Une résurgence inquiétante?
« Ultra-gauche », « mouvance anarcho-autonome » ne sont pas au final des mythes.
Ces vocables désignent un courant « néo-anarchiste », actif depuis les années
soixante, et qui connaît aujourd’hui une embellie visible.
Qu’en est-il exactement? Dans un entretien accordé au Point le 12 mars 2009, le
directeur de la Direction centrale du renseignement intérieur (DCRI), Bernard
Squarcini, s’inquiète de la montée en puissance des « anarcho-autonomes »: « Une
série de clignotants nous alerte depuis quelques années sur la montée d’une contestation anarcho-autonome que les émeutes étudiantes de l’hiver dernier en Grèce ont
mise en évidence. Dans nos pays occidentaux, le climat social et la crise économique
incitent de jeunes gens incontrôlés à basculer dans la violence. […] Il y a trente ans,
avant de commettre des assassinats, Action directe avait commencé par faire sauter
un bâtiment du CNPF »[3].
Julien Coupat et ses camarades de Tarnac, qui sont accusés d’avoir ralenti le trafic
des TGV, sont-ils les enfants d’Action directe et doit-on craindre un engrenage
analogue?
Rappelons que la toute première intervention d’Action directe en 1979 est le
mitraillage du siège du patronat français. Il s’agit dans le contexte de l’époque d’un
acte hautement symbolique. On use, non plus de cocktails Molotov et de barres de
fer, mais de fusils-mitrailleurs. Action directe se place ainsi d’emblée dans une stratégie politico-militaire. Peut-on en dire autant des sabotages de voies ferrées ? Ces
actions visaient, semble-t-il, à ralentir les trains et non à les faire dérailler. Il n’y pas
d‘intention meurtrière. Il importe à l’évidence de surveiller les groupes « néo-anarchistes », sans pour autant céder à une crainte excessive.
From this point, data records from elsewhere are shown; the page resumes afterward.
`src/hw/ssp_pkg.sv`:
```
package ssp_pkg;
    localparam int unsigned DATA_W      = 8;
    localparam int unsigned FIFO_DEPTH  = 8;
    localparam int unsigned BUS_CLK_NS  = 10;
    // Smallest legal divide of the bus clock for each role.
    localparam int unsigned MASTER_DIV  = 2;
    localparam int unsigned SLAVE_DIV   = 4;
    localparam int unsigned PIN_SCLK    = 0;
    localparam int unsigned PIN_MOSI    = 1;
    localparam int unsigned PIN_MISO    = 2;
    localparam int unsigned PIN_SS      = 3;
    localparam logic [3:0]  PIN_IDLE    = 4'h8;
    localparam logic [4:0]  LAST_EDGE   = 5'h0F;
    // The returning data bit reaches the master through the output flop and the pin synchroniser.
    localparam int unsigned MISO_LAT    = 5;
    localparam logic [4:0]  MASTER_DONE = 5'h14;
    localparam logic [2:0]  BIT_LAST    = 3'h7;
    localparam logic [7:0]  DATA_RESET  = 8'h00;
    localparam logic [7:0]  TX_FILL     = 8'h00;
    localparam logic [10:0] DIV_RESET   = 11'h000;
    localparam logic [1:0]  RST_RESET   = 2'h0;
    typedef enum logic [1:0] {
        SSP_IDLE,
        SSP_MASTER,
        SSP_SLAVE
    } ssp_state_e;
endpackage

```
`src/hw/ssp_fifo_if.sv`:
```
`timescale 1ns/1ps
`default_nettype none
interface ssp_fifo_if #(
    parameter int unsigned W = 8
);
    logic         push_valid;
    logic [W-1:0] push_data;
    logic         push_ready;
    logic         pop_valid;
    logic [W-1:0] pop_data;
    logic         pop_ready;
    logic         flush;
    logic         hold;
    modport fifo (input push_valid, push_data, pop_ready, flush, hold,
                  output push_ready, pop_valid, pop_data);
    modport user (output push_valid, push_data, pop_ready, flush, hold,
                  input push_ready, pop_valid, pop_data);
endinterface
`default_nettype wire

```
`src/hw/ssp_fifo.sv`:
```
`timescale 1ns/1ps
`default_nettype none
module ssp_fifo #(
    parameter int unsigned W     = ssp_pkg::DATA_W,
    parameter int unsigned DEPTH = ssp_pkg::FIFO_DEPTH
) (
    input  wire logic i_clk,
    input  wire logic i_rst_n,
    ssp_fifo_if.fifo  port
);
    localparam int unsigned AW = $clog2(DEPTH);
    localparam logic [AW:0] FULL_CNT = (AW+1)'(DEPTH);

    generate
        if (DEPTH < 2 || (DEPTH & (DEPTH - 1)) != 0) begin : g_bad_depth
            $error("ssp_fifo depth must be a power of two of at least two");
        end
    endgenerate

    logic [W-1:0]  mem [DEPTH];
    logic [AW-1:0] wr_ptr;
    logic [AW-1:0] rd_ptr;
    logic [AW:0]   count;
    logic [AW:0]   next_count;
    logic          push;
    logic          pop;

    assign push = port.push_valid & port.push_ready;
    assign pop  = port.pop_valid & port.pop_ready;
    assign port.pop_data = mem[rd_ptr];

    always_comb begin
        next_count = count;
        if (port.flush) begin
            next_count = '0;
        end else if (push && !pop) begin
            next_count = count + 1'b1;
        end else if (pop && !push) begin
            next_count = count - 1'b1;
        end
    end

    // Flags are registered so that both handshakes come straight from flops.
    always_ff @(posedge i_clk or negedge i_rst_n) begin
        if (!i_rst_n) begin
            count          <= '0;
            wr_ptr         <= '0;
            rd_ptr         <= '0;
            port.push_ready <= 1'b0;
            port.pop_valid  <= 1'b0;
        end else begin
            count           <= next_count;
            port.push_ready <= (next_count != FULL_CNT) & !port.hold;
            port.pop_valid  <= (next_count != '0) & !port.hold;
            if (port.flush) begin
                wr_ptr <= '0;
                rd_ptr <= '0;
            end else begin
                if (push) begin
                    wr_ptr <= wr_ptr + 1'b1;
                end
                if (pop) begin
                    rd_ptr <= rd_ptr + 1'b1;
                end
            end
        end
    end

    always_ff @(posedge i_clk) begin
        if (push && !port.flush) begin
            mem[wr_ptr] <= port.push_data;
        end
    end
endmodule
`default_nettype wire

```
`src/hw/ssp_top.sv`:
```
//
// Summary of operation
// - Master bit rate at most bus/2, slave bus/4.
// - Master starts transfers; shift registers exchange bytes.
// - Written byte waits, loaded when transfer starts.
// - Completed byte moves into readable receive buffer.
// - Master drives clock, MOSI out, MISO in.
// - Slave takes clock pin, MISO out, MOSI in.
// - Prescaler divides bus clock by one to eight.
// - Rate divider adds power of two, 2-256.
// - Disabled port releases all four pins.
// - Master single-wire uses MOSI, direction by enable.
// - Slave single-wire uses MISO, direction by enable.
// - Unused data pin released in single-wire mode.
// - Master without fault enable releases select pin.
// - Select output enable picks fault input or output.
// - Port inactive in every stop mode.
// - Deep stop returns port to reset state.
// - Light stop halts clocks, keeps all state.
// - Interrupt exit resumes; reset exit resets.
// - Disable aborts, flushes, clears full, sets empty.
// - Polarity bit sets clock idle level.
// - Phase bit places first edge mid or start.
// - Order bit picks MSB or LSB first.
//
`timescale 1ns/1ps
`default_nettype none
module ssp_top #(
    parameter int unsigned FIFO_DEPTH = ssp_pkg::FIFO_DEPTH
) (
    input  wire logic       i_clk,
    input  wire logic       i_arst_n,
    input  wire logic       i_enable,
    input  wire logic       i_master,
    input  wire logic       i_cpol,
    input  wire logic       i_cpha,
    input  wire logic       i_lsb_first,
    input  wire logic       i_single_wire,
    input  wire logic       i_bidir_oe,
    input  wire logic       i_mode_fault_en,
    input  wire logic       i_select_oe,
    input  wire logic [2:0] i_prescale,
    input  wire logic [2:0] i_rate,
    input  wire logic       i_stop_light,
    input  wire logic       i_stop_deep,
    input  wire logic       i_wr_valid,
    input  wire logic [7:0] i_wr_data,
    output logic            o_wr_ready,
    input  wire logic       i_rd_ack,
    output logic [7:0]      o_rx_data,
    output logic            o_receive_full,
    output logic            o_transmit_empty,
    input  wire logic       i_fault_clr,
    output logic            o_mode_fault,
    input  wire logic       i_sclk,
    output logic            o_sclk,
    output logic            o_sclk_oe,
    input  wire logic       i_mosi,
    output logic            o_mosi,
    output logic            o_mosi_oe,
    input  wire logic       i_miso,
    output logic            o_miso,
    output logic            o_miso_oe,
    input  wire logic       i_ss_n,
    output logic            o_ss_n,
    output logic            o_ss_oe
);
    generate
        if (FIFO_DEPTH < 2 || (FIFO_DEPTH & (FIFO_DEPTH - 1)) != 0) begin : g_bad_depth
            $error("ssp_top transmit depth must be a power of two of at least two");
        end
    endgenerate

    // Half a serial clock period in bus cycles: prescale times power of two.
    function automatic logic [10:0] half_period(input logic [2:0] pre, input logic [2:0] rate);
        return (11'({8'h00, pre}) + 11'h001) << rate;
    endfunction

    ////////////////////////////////////////////////////////////////////////
    logic [1:0] rst_sync;
    logic       rst_n;

    always_ff @(posedge i_clk or negedge i_arst_n) begin
        if (!i_arst_n) begin
            rst_sync <= ssp_pkg::RST_RESET;
        end else begin
            rst_sync <= {rst_sync[0], 1'b1};
        end
    end
    assign rst_n = rst_sync[1];

    logic clr;
    logic run;
    logic active;

    // Deep stop loses everything, so it acts like a reset of the engine.
    assign clr    = !i_enable | i_stop_deep;
    // Light stop freezes the engine flops in place instead of resetting them.
    assign run    = !i_stop_light;
    assign active = i_enable & !i_stop_light & !i_stop_deep;

    ////////////////////////////////////////////////////////////////////////
    // Pins are resynchronised; a level only counts once two stages agree.
    logic [3:0] pin_raw;
    logic [3:0] pin_s1;
    logic [3:0] pin_s2;
    logic [3:0] pin_s3;
    logic [3:0] pin_f;

    assign pin_raw = {i_ss_n, i_miso, i_mosi, i_sclk};

    for (genvar g = 0; g < 4; g++) begin : g_sync
        always_ff @(posedge i_clk or negedge rst_n) begin
            if (!rst_n) begin
                pin_s1[g] <= ssp_pkg::PIN_IDLE[g];
                pin_s2[g] <= ssp_pkg::PIN_IDLE[g];
                pin_s3[g] <= ssp_pkg::PIN_IDLE[g];
                pin_f[g]  <= ssp_pkg::PIN_IDLE[g];
            end else begin
                pin_s1[g] <= pin_raw[g];
                pin_s2[g] <= pin_s1[g];
                pin_s3[g] <= pin_s2[g];
                if (pin_s2[g] == pin_s3[g]) begin
                    pin_f[g] <= pin_s3[g];
                end
            end
        end
    end

    ////////////////////////////////////////////////////////////////////////
    ssp_fifo_if #(.W(ssp_pkg::DATA_W)) fif ();

    ssp_fifo #(
        .W     (ssp_pkg::DATA_W),
        .DEPTH (FIFO_DEPTH)
    ) u_fifo (
        .i_clk   (i_clk),
        .i_rst_n (rst_n),
        .port    (fif.fifo)
    );

    ssp_pkg::ssp_state_e state;
    logic [10:0] div_cnt;
    logic [4:0]  edge_cnt;
    logic [2:0]  bit_cnt;
    logic        msclk;
    logic        sclk_prev;
    logic [7:0]  tx_sh;
    logic [7:0]  rx_sh;
    logic [7:0]  rx_word;
    logic [7:0]  load_data;
    logic        tick;
    logic [ssp_pkg::MISO_LAT-1:0] samp_pipe;
    logic        m_sample;
    logic        m_edge;
    logic        m_end;
    logic        s_edge;
    logic        s_lead;
    logic        selected;
    logic        mf_in;
    logic        start_m;
    logic        start_s;
    logic        load;
    logic        sample;
    logic        shift_ev;
    logic        byte_done;
    logic        din;
    logic        dout;

    assign fif.push_valid = i_wr_valid;
    assign fif.push_data  = i_wr_data;
    assign fif.pop_ready  = load & run;
    assign fif.flush      = clr;
    assign fif.hold       = i_stop_light;
    assign o_wr_ready     = fif.push_ready;

    assign tick     = (state == ssp_pkg::SSP_MASTER) && (edge_cnt <= ssp_pkg::LAST_EDGE) &&
                      (div_cnt == half_period(i_prescale, i_rate) - 11'h001);
    assign m_edge   = tick;
    // The select is held until the delayed last sample has landed.
    assign m_end    = (state == ssp_pkg::SSP_MASTER) && (edge_cnt == ssp_pkg::MASTER_DONE);
    assign m_sample = samp_pipe[ssp_pkg::MISO_LAT-1];
    assign selected = !pin_f[ssp_pkg::PIN_SS];
    // The slave sees the pin through the synchroniser, so bus/4 is its limit.
    assign s_edge   = (state == ssp_pkg::SSP_SLAVE) &&
                      (pin_f[ssp_pkg::PIN_SCLK] != sclk_prev);
    assign s_lead   = s_edge && (pin_f[ssp_pkg::PIN_SCLK] != i_cpol);
    assign mf_in    = active & i_master & i_mode_fault_en & !i_select_oe &
                      !pin_f[ssp_pkg::PIN_SS];
    assign start_m  = (state == ssp_pkg::SSP_IDLE) && active && i_master &&
                      fif.pop_valid && !mf_in;
    assign start_s  = (state == ssp_pkg::SSP_IDLE) && active && !i_master && selected;
    // Phase decides which edge samples; the other edge shifts the next bit.
    assign sample   = m_sample ||
                      (s_edge && (s_lead != i_cpha));
    assign shift_ev = (m_edge && (edge_cnt[0] != i_cpha) && (edge_cnt != 5'h00)) ||
                      (s_edge && (s_lead == i_cpha) && (bit_cnt != 3'h0));
    assign byte_done = sample && (bit_cnt == ssp_pkg::BIT_LAST);
    assign load     = start_m || start_s ||
                      ((state == ssp_pkg::SSP_SLAVE) && byte_done && selected);
    assign load_data = fif.pop_valid ? fif.pop_data : ssp_pkg::TX_FILL;
    assign dout     = i_lsb_first ? tx_sh[0] : tx_sh[7];
    assign din      = i_master ?
                      (i_single_wire ? pin_f[ssp_pkg::PIN_MOSI] : pin_f[ssp_pkg::PIN_MISO]) :
                      (i_single_wire ? pin_f[ssp_pkg::PIN_MISO] : pin_f[ssp_pkg::PIN_MOSI]);
    assign rx_word  = i_lsb_first ? {din, rx_sh[7:1]} : {rx_sh[6:0], din};

    ////////////////////////////////////////////////////////////////////////
    always_ff @(posedge i_clk or negedge rst_n) begin
        if (!rst_n) begin
            state <= ssp_pkg::SSP_IDLE;
        end else if (clr) begin
            state <= ssp_pkg::SSP_IDLE;
        end else if (run) begin
            case (state)
                ssp_pkg::SSP_IDLE: begin
                    if (start_m) begin
                        state <= ssp_pkg::SSP_MASTER;
                    end else if (start_s) begin
                        state <= ssp_pkg::SSP_SLAVE;
                    end
                end
                ssp_pkg::SSP_MASTER: begin
                    if (mf_in || !i_master || m_end) begin
                        state <= ssp_pkg::SSP_IDLE;
                    end
                end
                ssp_pkg::SSP_SLAVE: begin
                    if (!selected || i_master) begin
                        state <= ssp_pkg::SSP_IDLE;
                    end
                end
                default: begin
                    state <= ssp_pkg::SSP_IDLE;
                end
            endcase
        end
    end

    always_ff @(posedge i_clk or negedge rst_n) begin
        if (!rst_n) begin
            div_cnt   <= ssp_pkg::DIV_RESET;
            edge_cnt  <= 5'h00;
            bit_cnt   <= 3'h0;
            msclk     <= 1'b0;
            sclk_prev <= 1'b0;
            samp_pipe <= '0;
        end else if (clr) begin
            div_cnt   <= ssp_pkg::DIV_RESET;
            edge_cnt  <= 5'h00;
            bit_cnt   <= 3'h0;
            samp_pipe <= '0;
            msclk     <= i_cpol;
            sclk_prev <= pin_f[ssp_pkg::PIN_SCLK];
        end else if (run) begin
            sclk_prev <= pin_f[ssp_pkg::PIN_SCLK];
            if (state != ssp_pkg::SSP_MASTER) begin
                div_cnt   <= ssp_pkg::DIV_RESET;
                msclk     <= i_cpol;
                samp_pipe <= '0;
            end else begin
                samp_pipe <= {samp_pipe[ssp_pkg::MISO_LAT-2:0], m_edge && (edge_cnt[0] == i_cpha)};
                div_cnt <= tick ? ssp_pkg::DIV_RESET : div_cnt + 11'h001;
                if (m_edge) begin
                    msclk <= !msclk;
                end
            end
            if (state == ssp_pkg::SSP_IDLE) begin
                edge_cnt <= 5'h00;
                bit_cnt  <= 3'h0;
            end else begin
                if (m_edge || ((state == ssp_pkg::SSP_MASTER) && (edge_cnt > ssp_pkg::LAST_EDGE))) begin
                    edge_cnt <= edge_cnt + 5'h01;
                end
                if (sample) begin
                    bit_cnt <= bit_cnt + 3'h1;
                end
            end
        end
    end

    // Both shift registers run together, so a byte goes out as one comes in.
    always_ff @(posedge i_clk or negedge rst_n) begin
        if (!rst_n) begin
            tx_sh <= ssp_pkg::DATA_RESET;
            rx_sh <= ssp_pkg::DATA_RESET;
        end else if (clr) begin
            tx_sh <= ssp_pkg::DATA_RESET;
            rx_sh <= ssp_pkg::DATA_RESET;
        end else if (run) begin
            if (load) begin
                tx_sh <= load_data;
            end else if (shift_ev) begin
                tx_sh <= i_lsb_first ? {1'b0, tx_sh[7:1]} : {tx_sh[6:0], 1'b0};
            end
            if (sample) begin
                rx_sh <= rx_word;
            end
        end
    end

    // A new byte sets the full flag even in the cycle software acknowledges.
    always_ff @(posedge i_clk or negedge rst_n) begin
        if (!rst_n) begin
            o_rx_data        <= ssp_pkg::DATA_RESET;
            o_receive_full   <= 1'b0;
            o_transmit_empty <= 1'b1;
            o_mode_fault     <= 1'b0;
        end else if (clr) begin
            o_rx_data        <= ssp_pkg::DATA_RESET;
            o_receive_full   <= 1'b0;
            o_transmit_empty <= 1'b1;
            o_mode_fault     <= 1'b0;
        end else if (run) begin
            if (byte_done) begin
                o_rx_data <= rx_word;
            end
            o_receive_full   <= byte_done | (o_receive_full & !i_rd_ack);
            o_transmit_empty <= !fif.pop_valid;
            o_mode_fault     <= mf_in | (o_mode_fault & !i_fault_clr);
        end
    end

    ////////////////////////////////////////////////////////////////////////
    logic next_sclk_oe;
    logic next_mosi_oe;
    logic next_miso_oe;
    logic next_ss_oe;
    logic next_ss_n;

    always_comb begin
        next_sclk_oe = active & i_master;
        next_mosi_oe = active & i_master & (!i_single_wire | i_bidir_oe);
        next_miso_oe = active & !i_master & selected &
                       (!i_single_wire | i_bidir_oe);
        next_ss_oe   = active & i_master & i_mode_fault_en & i_select_oe;
        next_ss_n    = !(state == ssp_pkg::SSP_MASTER);
    end

    always_ff @(posedge i_clk or negedge rst_n) begin
        if (!rst_n) begin
            o_sclk    <= 1'b0;
            o_sclk_oe <= 1'b0;
            o_mosi    <= 1'b0;
            o_mosi_oe <= 1'b0;
            o_miso    <= 1'b0;
            o_miso_oe <= 1'b0;
            o_ss_n    <= 1'b1;
            o_ss_oe   <= 1'b0;
        end else begin
            o_sclk    <= msclk;
            o_sclk_oe <= next_sclk_oe;
            o_mosi    <= dout;
            o_mosi_oe <= next_mosi_oe;
            o_miso    <= dout;
            o_miso_oe <= next_miso_oe;
            o_ss_n    <= next_ss_n;
            o_ss_oe   <= next_ss_oe;
        end
    end
endmodule
`default_nettype wire

```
Quoi qu’il en soit, nous assistons aujourd’hui à la montée en puissance de l’extrême gauche dans sa diversité. Cette montée s’accompagne d’un renouvellement
générationnel. Elle s’explique par la crise économique, aussi bien que par l’absence
momentanée d’un leadership à gauche. On ne peut s’étonner de voir la mouvance
« néo-anarchiste » profiter à son tour de cette conjoncture favorable.
3. « Comment on traque les terroristes », Le Point, 12 mars 2009.